** DATA PROVIDED follows **
`src/rtl/sr_cmd_sequencer_pkg.sv`:
```
// Shared types and constants for the SR command sequencer.
// Package sr_seq_pkg: command encoding, FSM states and CONFLICT policy codes.
package sr_seq_pkg;

    typedef enum logic {
        CMD_CLR = 1'b0,
        CMD_SET = 1'b1
    } cmd_t;

    typedef enum logic [1:0] {
        IDLE,
        PULSE,
        GAP
    } state_t;

    localparam int unsigned CONFLICT_DROP     = 0;
    localparam int unsigned CONFLICT_SET_WINS = 1;
    localparam int unsigned CONFLICT_CLR_WINS = 2;

    // Command that would leave the SR stage in state q (no-op pulse).
    function automatic cmd_t shadow_cmd(input logic q);
        return q ? CMD_SET : CMD_CLR;
    endfunction

endpackage

```
`src/rtl/sr_cmd_sequencer_if.sv`:
```
// Command handshake bundle between a command source and sr_cmd_sequencer.
interface sr_cmd_sequencer_if;

    logic cmd_valid;
    logic cmd_ready;
    logic set_req;
    logic clr_req;

    modport master (
        output cmd_valid,
        output set_req,
        output clr_req,
        input  cmd_ready
    );

    modport slave (
        input  cmd_valid,
        input  set_req,
        input  clr_req,
        output cmd_ready
    );

endinterface

```
`src/rtl/sr_cmd_sequencer_fifo.sv`:
```
// Command FIFO for sr_cmd_sequencer: DEPTH x cmd_t, extra pointer MSB
// distinguishes full from empty; read data is the current head.
module sr_cmd_fifo
    import sr_seq_pkg::*;
#(
    parameter int unsigned DEPTH = 4
) (
    input  logic clk,
    input  logic rst_n,
    input  logic push,
    input  cmd_t wr_data,
    input  logic pop,
    output cmd_t rd_data,
    output logic full,
    output logic empty
);

    localparam int unsigned AW = $clog2(DEPTH);

    cmd_t        mem [DEPTH];
    logic [AW:0] wr_ptr;
    logic [AW:0] rd_ptr;
    logic        wr_en;
    logic        rd_en;

    assign full  = (wr_ptr[AW] != rd_ptr[AW]) && (wr_ptr[AW-1:0] == rd_ptr[AW-1:0]);
    assign empty = (wr_ptr == rd_ptr);

    // A push while full is only safe when the head leaves in the same cycle.
    assign wr_en = push && (!full || pop);
    assign rd_en = pop && !empty;

    assign rd_data = mem[rd_ptr[AW-1:0]];

    always_ff @(posedge clk or negedge rst_n) begin
        if (!rst_n) begin
            wr_ptr <= '0;
            rd_ptr <= '0;
        end else begin
            if (wr_en) wr_ptr <= wr_ptr + 1'b1;
            if (rd_en) rd_ptr <= rd_ptr + 1'b1;
        end
    end

    always_ff @(posedge clk) begin
        if (wr_en) mem[wr_ptr[AW-1:0]] <= wr_data;
    end

endmodule

```
`src/rtl/sr_cmd_sequencer.sv`:
```
// Replays queued set/clear commands as registered, non-overlapping s/r pulses
// for a negedge SR stage. Optional macro SRSEQ_COALESCE_EN drops no-op commands.
module sr_cmd_sequencer
    import sr_seq_pkg::*;
#(
    parameter int unsigned DEPTH    = 4,
    parameter int unsigned PULSE_W  = 1,
    parameter int unsigned GAP_W    = 1,
    parameter int unsigned CONFLICT = CONFLICT_DROP
) (
    input  logic                      clk,
    input  logic                      rst_n,
    sr_cmd_sequencer_if.slave         cmd,
    output logic                      s,
    output logic                      r,
    output logic                      q_shadow,
    output logic                      busy,
    output logic [7:0]                drop_cnt
);

    localparam logic [3:0] PULSE_LD = 4'(PULSE_W - 1);
    localparam logic [3:0] GAP_LD   = (GAP_W == 0) ? 4'd0 : 4'(GAP_W - 1);

    // ---------------- command intake ----------------
    logic accept;
    logic push;
    cmd_t push_cmd;
    logic conflict_drop;

    logic full;
    logic empty;
    logic pop;
    cmd_t head;

    assign cmd.cmd_ready = !full;
    assign accept        = cmd.cmd_valid && !full;

    always_comb begin
        push          = 1'b0;
        push_cmd      = CMD_CLR;
        conflict_drop = 1'b0;
        if (accept) begin
            unique case ({cmd.set_req, cmd.clr_req})
                2'b10: begin
                    push     = 1'b1;
                    push_cmd = CMD_SET;
                end
                2'b01: begin
                    push     = 1'b1;
                    push_cmd = CMD_CLR;
                end
                2'b11: begin
                    if (CONFLICT == CONFLICT_SET_WINS) begin
                        push     = 1'b1;
                        push_cmd = CMD_SET;
                    end else if (CONFLICT == CONFLICT_CLR_WINS) begin
                        push     = 1'b1;
                        push_cmd = CMD_CLR;
                    end else begin
                        conflict_drop = 1'b1;
                    end
                end
                default: ;
            endcase
        end
    end

    sr_cmd_fifo #(
        .DEPTH (DEPTH)
    ) u_fifo (
        .clk     (clk),
        .rst_n   (rst_n),
        .push    (push),
        .wr_data (push_cmd),
        .pop     (pop),
        .rd_data (head),
        .full    (full),
        .empty   (empty)
    );

    // ---------------- pulse sequencer ----------------
    state_t     state,    state_n;
    logic [3:0] cnt,      cnt_n;
    cmd_t       cur,      cur_n;
    logic       s_n;
    logic       r_n;
    logic       q_n;
    logic       coalesce_hit;
    logic       coalesce;

`ifdef SRSEQ_COALESCE_EN
    assign coalesce_hit = (head == shadow_cmd(q_shadow));
`else
    assign coalesce_hit = 1'b0;
`endif

    assign coalesce = (state == IDLE) && !empty && coalesce_hit;

    // s_n and r_n are derived from one cmd_t, so they can never both be 1.
    always_comb begin
        state_n = state;
        cnt_n   = cnt;
        cur_n   = cur;
        s_n     = s;
        r_n     = r;
        q_n     = q_shadow;
        pop     = 1'b0;
        unique case (state)
            IDLE: begin
                if (!empty) begin
                    pop = 1'b1;
                    if (!coalesce_hit) begin
                        state_n = PULSE;
                        cnt_n   = PULSE_LD;
                        cur_n   = head;
                        s_n     = (head == CMD_SET);
                        r_n     = (head == CMD_CLR);
                    end
                end
            end
            PULSE: begin
                if (cnt == '0) begin
                    s_n = 1'b0;
                    r_n = 1'b0;
                    q_n = (cur == CMD_SET);
                    if (GAP_W > 0) begin
                        state_n = GAP;
                        cnt_n   = GAP_LD;
                    end else begin
                        state_n = IDLE;
                    end
                end else begin
                    cnt_n = cnt - 4'd1;
                end
            end
            GAP: begin
                if (cnt == '0) state_n = IDLE;
                else           cnt_n   = cnt - 4'd1;
            end
            default: begin
                state_n = IDLE;
                s_n     = 1'b0;
                r_n     = 1'b0;
            end
        endcase
    end

    always_ff @(posedge clk or negedge rst_n) begin
        if (!rst_n) begin
            state    <= IDLE;
            cnt      <= '0;
            cur      <= CMD_CLR;
            s        <= 1'b0;
            r        <= 1'b0;
            q_shadow <= 1'b0;
        end else begin
            state    <= state_n;
            cnt      <= cnt_n;
            cur      <= cur_n;
            s        <= s_n;
            r        <= r_n;
            q_shadow <= q_n;
        end
    end

    // ---------------- drop counter ----------------
    // Intake and coalesce drops can coincide, so the increment is 0..2.
    logic [1:0] drop_inc;
    logic [8:0] drop_sum;

    assign drop_inc = {1'b0, conflict_drop} + {1'b0, coalesce};
    assign drop_sum = {1'b0, drop_cnt} + {7'b0, drop_inc};

    always_ff @(posedge clk or negedge rst_n) begin
        if (!rst_n) drop_cnt <= '0;
        else        drop_cnt <= drop_sum[8] ? '1 : drop_sum[7:0];
    end

    assign busy = (state != IDLE) || !empty;

endmodule

```
`src/flat_wrapper.sv`:
```
// flat-port wrapper written by rule: the top's interface ports become plain ports
module sr_cmd_sequencer_flat import sr_seq_pkg::*;
#(
    parameter int unsigned DEPTH    = 4,
    parameter int unsigned PULSE_W  = 1,
    parameter int unsigned GAP_W    = 1,
    parameter int unsigned CONFLICT = CONFLICT_DROP
)
  (clk, rst_n, s, r, q_shadow, busy, drop_cnt, cmd_cmd_valid, cmd_set_req, cmd_clr_req, cmd_cmd_ready);
  sr_cmd_sequencer_if cmd_i ();
  input  logic clk;
  input  logic rst_n;
  output logic s;
  output logic r;
  output logic q_shadow;
  output logic busy;
  output logic [7:0] drop_cnt;
  input wire logic [$bits(cmd_i.cmd_valid)-1:0] cmd_cmd_valid;
  input wire logic [$bits(cmd_i.set_req)-1:0] cmd_set_req;
  input wire logic [$bits(cmd_i.clr_req)-1:0] cmd_clr_req;
  output wire logic [$bits(cmd_i.cmd_ready)-1:0] cmd_cmd_ready;
  assign cmd_i.cmd_valid = cmd_cmd_valid;
  assign cmd_i.set_req = cmd_set_req;
  assign cmd_i.clr_req = cmd_clr_req;
  assign cmd_cmd_ready = cmd_i.cmd_ready;
  sr_cmd_sequencer #(.DEPTH(DEPTH), .PULSE_W(PULSE_W), .GAP_W(GAP_W), .CONFLICT(CONFLICT)) u_core (.clk(clk), .rst_n(rst_n), .cmd(cmd_i), .s(s), .r(r), .q_shadow(q_shadow), .busy(busy), .drop_cnt(drop_cnt));
endmodule
```
`config.mk`:
```
export PLATFORM = sky130hd
export DESIGN_NAME = sr_cmd_sequencer_flat
export DESIGN_NICKNAME = d
export VERILOG_FILES = /design/src/rtl/sr_cmd_sequencer_pkg.sv /design/src/rtl/sr_cmd_sequencer_if.sv /design/src/rtl/sr_cmd_sequencer_fifo.sv /design/src/rtl/sr_cmd_sequencer.sv /design/src/flat_wrapper.sv
export SDC_FILE = /design/constraint.sdc
export NUM_CORES = 1
export LEC_CHECK = 0
export CELL_PAD_IN_SITES_DETAIL_PLACEMENT = 1
export CELL_PAD_IN_SITES_GLOBAL_PLACEMENT = 1
export CORE_ASPECT_RATIO = 1.4
export CORE_MARGIN = 4
export CORE_UTILIZATION = 44
export DETAILED_ROUTE_END_ITERATION = 7
export PLACE_DENSITY = 0.87
export SLEW_MARGIN = 25
export SYNTH_ARGS = -nofsm -noshare
export SYNTH_HDL_FRONTEND = slang
export SYNTH_SLANG_ARGS = --single-unit
```
`constraint.sdc`:
```
create_clock -name clk -period 2.8 [get_ports clk]
set_clock_uncertainty 0.15 [all_clocks]
set_input_delay 0.84 -clock clk [delete_from_list [all_inputs] [get_ports clk]]
set_output_delay 0.84 -clock clk [all_outputs]
set_load 0.05 [all_outputs]
```
**Yosys cells after proc, flatten, opt, wreduce, memory -nomap -nowiden**

Memory sizes are Yosys's and may differ from the RTL's.
Index checks and enable logic that the tools add are counted.
Widths: inputs -> output; s select.

- Flip-flop bits (word level): 24
- Input bits: 5
- Output and inout port bits: 13
- Word-level logic and storage cells: 71
- Bits in writable memories: 4
- Memories: 1

- Multiplexer cells: 24
- Eq/ne operators: 12
- Add/sub/neg operators: 4
- Bitwise gates (word level): 3
- Reductions and logical operators: 18

Memories:

| name | words | width | rd ports | clocked after memory_dff | wr ports | line | RTL |
|---|---|---|---|---|---|---|---|
| u_core.u_fifo.mem | 4 | 1 | 1 | 0 | 1 | sr_cmd_sequencer_fifo.sv:20 | `cmd_t mem [DEPTH];` |

Operators by type and width:

| operator | number |
|---|---|
| $mux 1 | 13 |
| $mux 4 | 3 |
| $pmux 4 s3 | 1 |
| $add 8x1->9 | 1 |
| $reduce_and 3->1 | 3 |
| $mux 8 | 1 |
| $add 3x1->3 const B | 2 |
| $eq 2x2->1 const B | 3 |
| $mux 2 | 3 |
| $pmux 1 s3 | 2 |
| $pmux 2 s3 | 1 |
| $eq 2x1->1 const B | 2 |
| $logic_and 1x1->1 | 4 |
| $logic_not 4->1 | 1 |
| $ne 2x1->1 const B | 2 |
| $ne 2x2->1 const B | 2 |
| $reduce_and 2->1 | 2 |
| $sub 4x1->4 const B | 1 |
| $eq 3x3->1 | 1 |
| $not 1->1 | 3 |
| $reduce_bool 3->1 | 1 |
| $eq 2x2->1 | 1 |
| $logic_not 1->1 | 2 |
| $logic_not 2->1 | 1 |
| other kinds (4) | 5 |

**Depth between registers and ports, before layout**

Gate-level depths: netlist (run 1).

- Depth after elaboration: 8
- Depth in mapped cells: 9
- Gate-level depth less buffers: 9

**Modules after synthesis**

Synthesis (run 1) repeated with hierarchy kept, for this count alone.

- Cells, all modules: 150
- Area, all modules: 1635.3 µm²

Modules (own cells, without submodules):

| module | area an instance (µm²) | seq. area each (µm²) | instances | cells an instance |
|---|---|---|---|---|
| sr_cmd_sequencer | 1067.3 | 450.4 | 1 | 107 |
| sr_cmd_fifo | 568.0 | 270.3 | 1 | 43 |

**Worst setup path after synthesis (run 1)**

OpenSTA, ideal clock, no wires.

- Path kind: register to register
- From: register u_core.u_fifo.rd_ptr[0]
- To: register u_core.drop_cnt[5]
- Stages on the path, launching flop included: 10
- Path slack: 0.112 ns
- Clock period less this slack: 2.688 ns
- Path buffers: 0
- Required time: 2.515 ns
- Arrival time: 2.404 ns
- Library setup time: 0.135 ns
- Path through: dfrtp_1 > xnor2_2 > nand3_1 > and3_1 > ha_1 > ha_1 > nand2_1 > nor2_1 > nand3_1 > o21ai_0

- Longest elaborated chain between the ends: 7

Ends and longest elaborated chain:

| what | line | RTL |
|---|---|---|
| start, declared | sr_cmd_sequencer_fifo.sv:22 | `logic [AW:0] rd_ptr;` |
| start signal, assigned | sr_cmd_sequencer_fifo.sv:41 | `if (rd_en) rd_ptr <= rd_ptr + 1'b1;` |
| $eq 2x2->1 | sr_cmd_sequencer_fifo.sv:26 | `assign full = (wr_ptr[AW] != rd_ptr[AW]) && (wr_ptr[AW-1:0] == rd_ptr[AW-1:0]);` |
| $logic_and 1x1->1 | sr_cmd_sequencer_fifo.sv:26 |  |
| $logic_not 1->1 | -- |  |
| via cmd_cmd_ready | flat_wrapper.sv:21 | `output wire logic [$bits(cmd_i.cmd_ready)-1:0] cmd_cmd_ready;` |
| $logic_and 1x1->1 | sr_cmd_sequencer.sv:36 | `assign accept = cmd.cmd_valid && !full;` |
| $mux 1 | sr_cmd_sequencer.sv:42 | `if (accept) begin` |
| $add 8x1->9 | sr_cmd_sequencer.sv:172 | `assign drop_sum = {1'b0, drop_cnt} + {7'b0, drop_inc};` |
| $mux 8 | sr_cmd_sequencer.sv:176 | `else drop_cnt <= drop_sum[8] ? '1 : drop_sum[7:0];` |
| end signal, assigned | sr_cmd_sequencer.sv:176 |  |
| end, declared | sr_cmd_sequencer.sv:18 | `output logic [7:0] drop_cnt` |

The timed path passes the listed nets, and every way through them passes these cells.
A chain may end at the register's enable or synchronous reset.

**Final worst setup path (run 1)**

- From: register u_core.u_fifo.rd_ptr[1]
- To: output busy

- Longest elaborated chain between the ends: 3

Ends and longest elaborated chain:

| what | line | RTL |
|---|---|---|
| $eq 3x3->1 | sr_cmd_sequencer_fifo.sv:27 | `assign empty = (wr_ptr == rd_ptr);` |
| $logic_not 1->1 | -- |  |
| $logic_or 1x1->1 | sr_cmd_sequencer.sv:179 | `assign busy = (state != IDLE) \|\| !empty;` |
| end, declared | flat_wrapper.sv:16 | `output logic busy;` |

Every way passes these cells.

==> summary.md, run 1 <==
| Metric | Value |
|---|---|
| Status | finished clean |
| Fmax | about 380 MHz |
| Layout Cells excl Fill | around 190 |
| Final Slew Violations | 0 |
| Share of layout cells above drive strength 1 | between 10% and 20% |
| P per Cell Area | between 1000 and 1500 nW/µm² |
| RSZ-0062 raised after global routing | no |
| CTS Sinks | 28 |
| Startpoint Class | register |
| Peak supply drop | around 0.7 mV |
| TritonCTS Buffers | 3 |
| CORE AREA | 3347 µm² |
| Setup violators final | 0 |
| Vias | 1,076 |
| Syn avg cell area | 11.66 µm² |
| Vias/cell | 5.546 |
| Critical path required time | roughly 1.8 ns |
| Slew of the pin with the lowest slew margin | 0.5160 ns |
| Layout Nets | 175 |
| Drt total wl | 3165 µm |
| Syn Inst Count | 131 |
| Hold/Removal Path Class | register to register |
| N_diodes | 0 |
| Main flop type after synthesis | dfrtp_1 |
| Largest net degree at the start of global routing | 25 |
| Synthesized area | about 1500 µm² |
| Relative slew margins | 65.49% |
| Setup ws final | 0.1832 ns |
| Deepest clock path buffer count | 2 |
| Pre-Repair DR Iteration Count | 4 |
| Worst-path maximum fanout | 5 |
| Most frequent cells in the layout | 24 x dfrtp_1, 15 x ha_1, 15 x clkdlybuf4s50_1, 11 x nand2_1, 11 x inv_1 |
| Ports | 18 |
| Chip Width | 57.80 µm |
| Num rows | 25 |
| Chip height | slightly below 80 µm |
| Lkg Pwr | 0.0008211 µW |
| Syn-to-layout area delta | 18.67% |
| Clock root buffer | clkbuf_8 |
| Period utilization | 93.46% |
| Cell count after placement | 190 |
| CP endpoint kind | output port |
| Placer's final routability congestion estimate | roughly 0.8 |
| Mapped Nets | 151 |
| Starting Density | between 40% and 50% |
| Overall power | 2247 µW |
| Per-cell routed wire length | 16.31 µm |
| FILL cells | approximately 350 |
| Placement Setup Slack | -0.07358 ns |
| Area of the die | 4492 µm² |
| I/O Buffers | 17 |
| Hpwl dp | about 2500 µm |
| Final hold viol count | 0 |
| Max-Cap Viols | 0 |
| Clock-pin slew on the worst setup and hold paths | 0.10 ns |
| EDFF count, synth | 4 |
| Initial DRC Count | 20 |
| Critical Path AT | 1.63 ns |
| WS Path Type | register to output port |
| Antenna viol nets, final | 0 |
| Post_cts resized | 0 |
| Period minus WS final | 2.617 ns |
| Worst skew pair latency | 0.27 ns |
| Number of synthesized register bits | 28 |
| Vias in the first global route | approximately 1,200 |
| Global-route wire length before repair | 5209 µm |
| Hold WS | approximately 0.36 ns |
| CTS tree | built |
| FFs w/ async S/R, synth | ~86% |
| Initial antenna violation count | 0 |
| # DRC | 0 |
| Setup Fix Bufs, Post-CTS | 0 |
| Hold_buf cts | 0 |
| All-Layer GR Usage | 15.15% |
| Yosys warnings | 0 |
| Leading cell type in the layout, fill and taps excluded | dfrtp_1 |
| H-tree levels | 1 |
| Register area share after synthesis | 47.17% |
| Yosys cell types | 35 |
| GRT overflow | 0 |
-- worst paths after layout --
| check | from | endpoint | slack [ns] | depth (start not counted) |
|---|---|---|---|---|
| max in group asynchronous | rst_n | u_core.cnt[0]$_DFFE_PN0P_ | 1.49 | 2 |
| min | u_core.cur$_DFFE_PN0P_ | u_core.q_shadow$_DFFE_PN0P_ | 0.36 | 1 |
| max reg2reg | u_core.u_fifo.rd_ptr[1]$_DFFE_PN0P_ | u_core.drop_cnt[5]$_DFF_PN0_ | 0.39 | 9 |
| max | u_core.u_fifo.rd_ptr[1]$_DFFE_PN0P_ | busy | 0.18 | 3 |
| min reg2reg | u_core.cur$_DFFE_PN0P_ | u_core.q_shadow$_DFFE_PN0P_ | 0.36 | 1 |
| min in group asynchronous | rst_n | u_core.q_shadow$_DFFE_PN0P_ | 0.77 | 2 |
-- kinds of logic after synthesis --
kind of cell,synth area share (%)
AND/OR/NAND/NOR,13.92
flip-flops,47.18
AO/OA/AOI/OAI,10.81
adder cells (fa/ha/maj),12.29
XOR/XNOR,7.781
buffers and inverters,2.703
multiplexers,5.324
-- cells in the mapped netlist, types with 2 or more instances --
master,count,share of area (%)
nand3_1,7,2.3
nand2_1,11,2.7
nor2_1,2,0.49
xnor2_2,2,2.1
xor2_1,2,1.1
ha_1,15,12
dfrtp_1,24,39
and2_2,3,1.5
mux2_2,4,2.9
o2bb2ai_1,3,1.7
o21ai_0,3,0.98
nand2b_1,3,1.2
nor3_1,3,0.98
edfxtp_1,4,7.9
xnor2_1,6,3.4
and3_1,3,1.2
inv_1,11,2.7
a21oi_1,8,2.6
-- power by group --
part | total, µW | leakage, µW | switching [µW] | internal [µW]
combinational | 1270 | 0.000450 | 759 | 513
clock | 254 | 0.0000288 | 128 | 126
sequential | 720 | 0.000342 | 156 | 564
-- flip-flops by register name, indices dropped and copies added, names as in the netlist, 2 cells and up --
name / cells
u_core.u_fifo.wr_ptr: 3
u_core.state: 2
u_core.cnt: 4
u_core.u_fifo.mem: 4
u_core.drop_cnt: 8
u_core.u_fifo.rd_ptr: 3
-- critical path: stages (launching register included) --
cell and delay (ns):
dfrtp_1 0.46, xnor2_2 0.38, nand4_1 0.25, buf_4 0.26
-- routing by layer --
| layer | up-vias | wire [µm] | global-route usage (%) |
|---|---|---|---|
| li1 | 506 | - | - |
| met1 | 546 | 1165 | 14.62 |
| met2 | 18 | 1867 | 30.09 |
| met3 | 6 | 82 | 2.496 |
| met4 | 0 | 49 | 6.032 |
| met5 | - | 0 | 0 |
-- metrics by stage --
step	TNS (ns)	cell area [µm²]	util, %
after CTS	0	1813	54.17
after global routing	0	1813	54.17
final	0	1813	54.17
after global placement	0	1758	52.52
after detailed placement	-0.2969	1758	52.52
after floorplan	0	1528	-
-- final cells by class --
type / instances / area (µm²) / share of cell area (%)
Multi-Input combinational cell: 92 / 765.7 / 42.24
Tap cell: 40 / 50.05 / 2.761
Inverter: 11 / 41.29 / 2.277
Clock buffer: 4 / 55.05 / 3.037
Sequential cell: 28 / 720.7 / 39.75
Timing Repair Buffer: 19 / 180.2 / 9.938
No activity file was read; power rests on OpenSTA's default activity.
** End of DATA PROVIDED **
◆ **EXERCISE OBJECTIVE**:
Only the lines above from the line containing "1x1->1 | sr_cmd_sequencer.sv:179" through the line containing "roughly 1.8 ns |" should be retyped, exactly and with both ends included.

◆ **EXERCISE RESPONSE**:
| $logic_or 1x1->1 | sr_cmd_sequencer.sv:179 | `assign busy = (state != IDLE) \|\| !empty;` |
| end, declared | flat_wrapper.sv:16 | `output logic busy;` |

Every way passes these cells.

==> summary.md, run 1 <==
| Metric | Value |
|---|---|
| Status | finished clean |
| Fmax | about 380 MHz |
| Layout Cells excl Fill | around 190 |
| Final Slew Violations | 0 |
| Share of layout cells above drive strength 1 | between 10% and 20% |
| P per Cell Area | between 1000 and 1500 nW/µm² |
| RSZ-0062 raised after global routing | no |
| CTS Sinks | 28 |
| Startpoint Class | register |
| Peak supply drop | around 0.7 mV |
| TritonCTS Buffers | 3 |
| CORE AREA | 3347 µm² |
| Setup violators final | 0 |
| Vias | 1,076 |
| Syn avg cell area | 11.66 µm² |
| Vias/cell | 5.546 |
| Critical path required time | roughly 1.8 ns |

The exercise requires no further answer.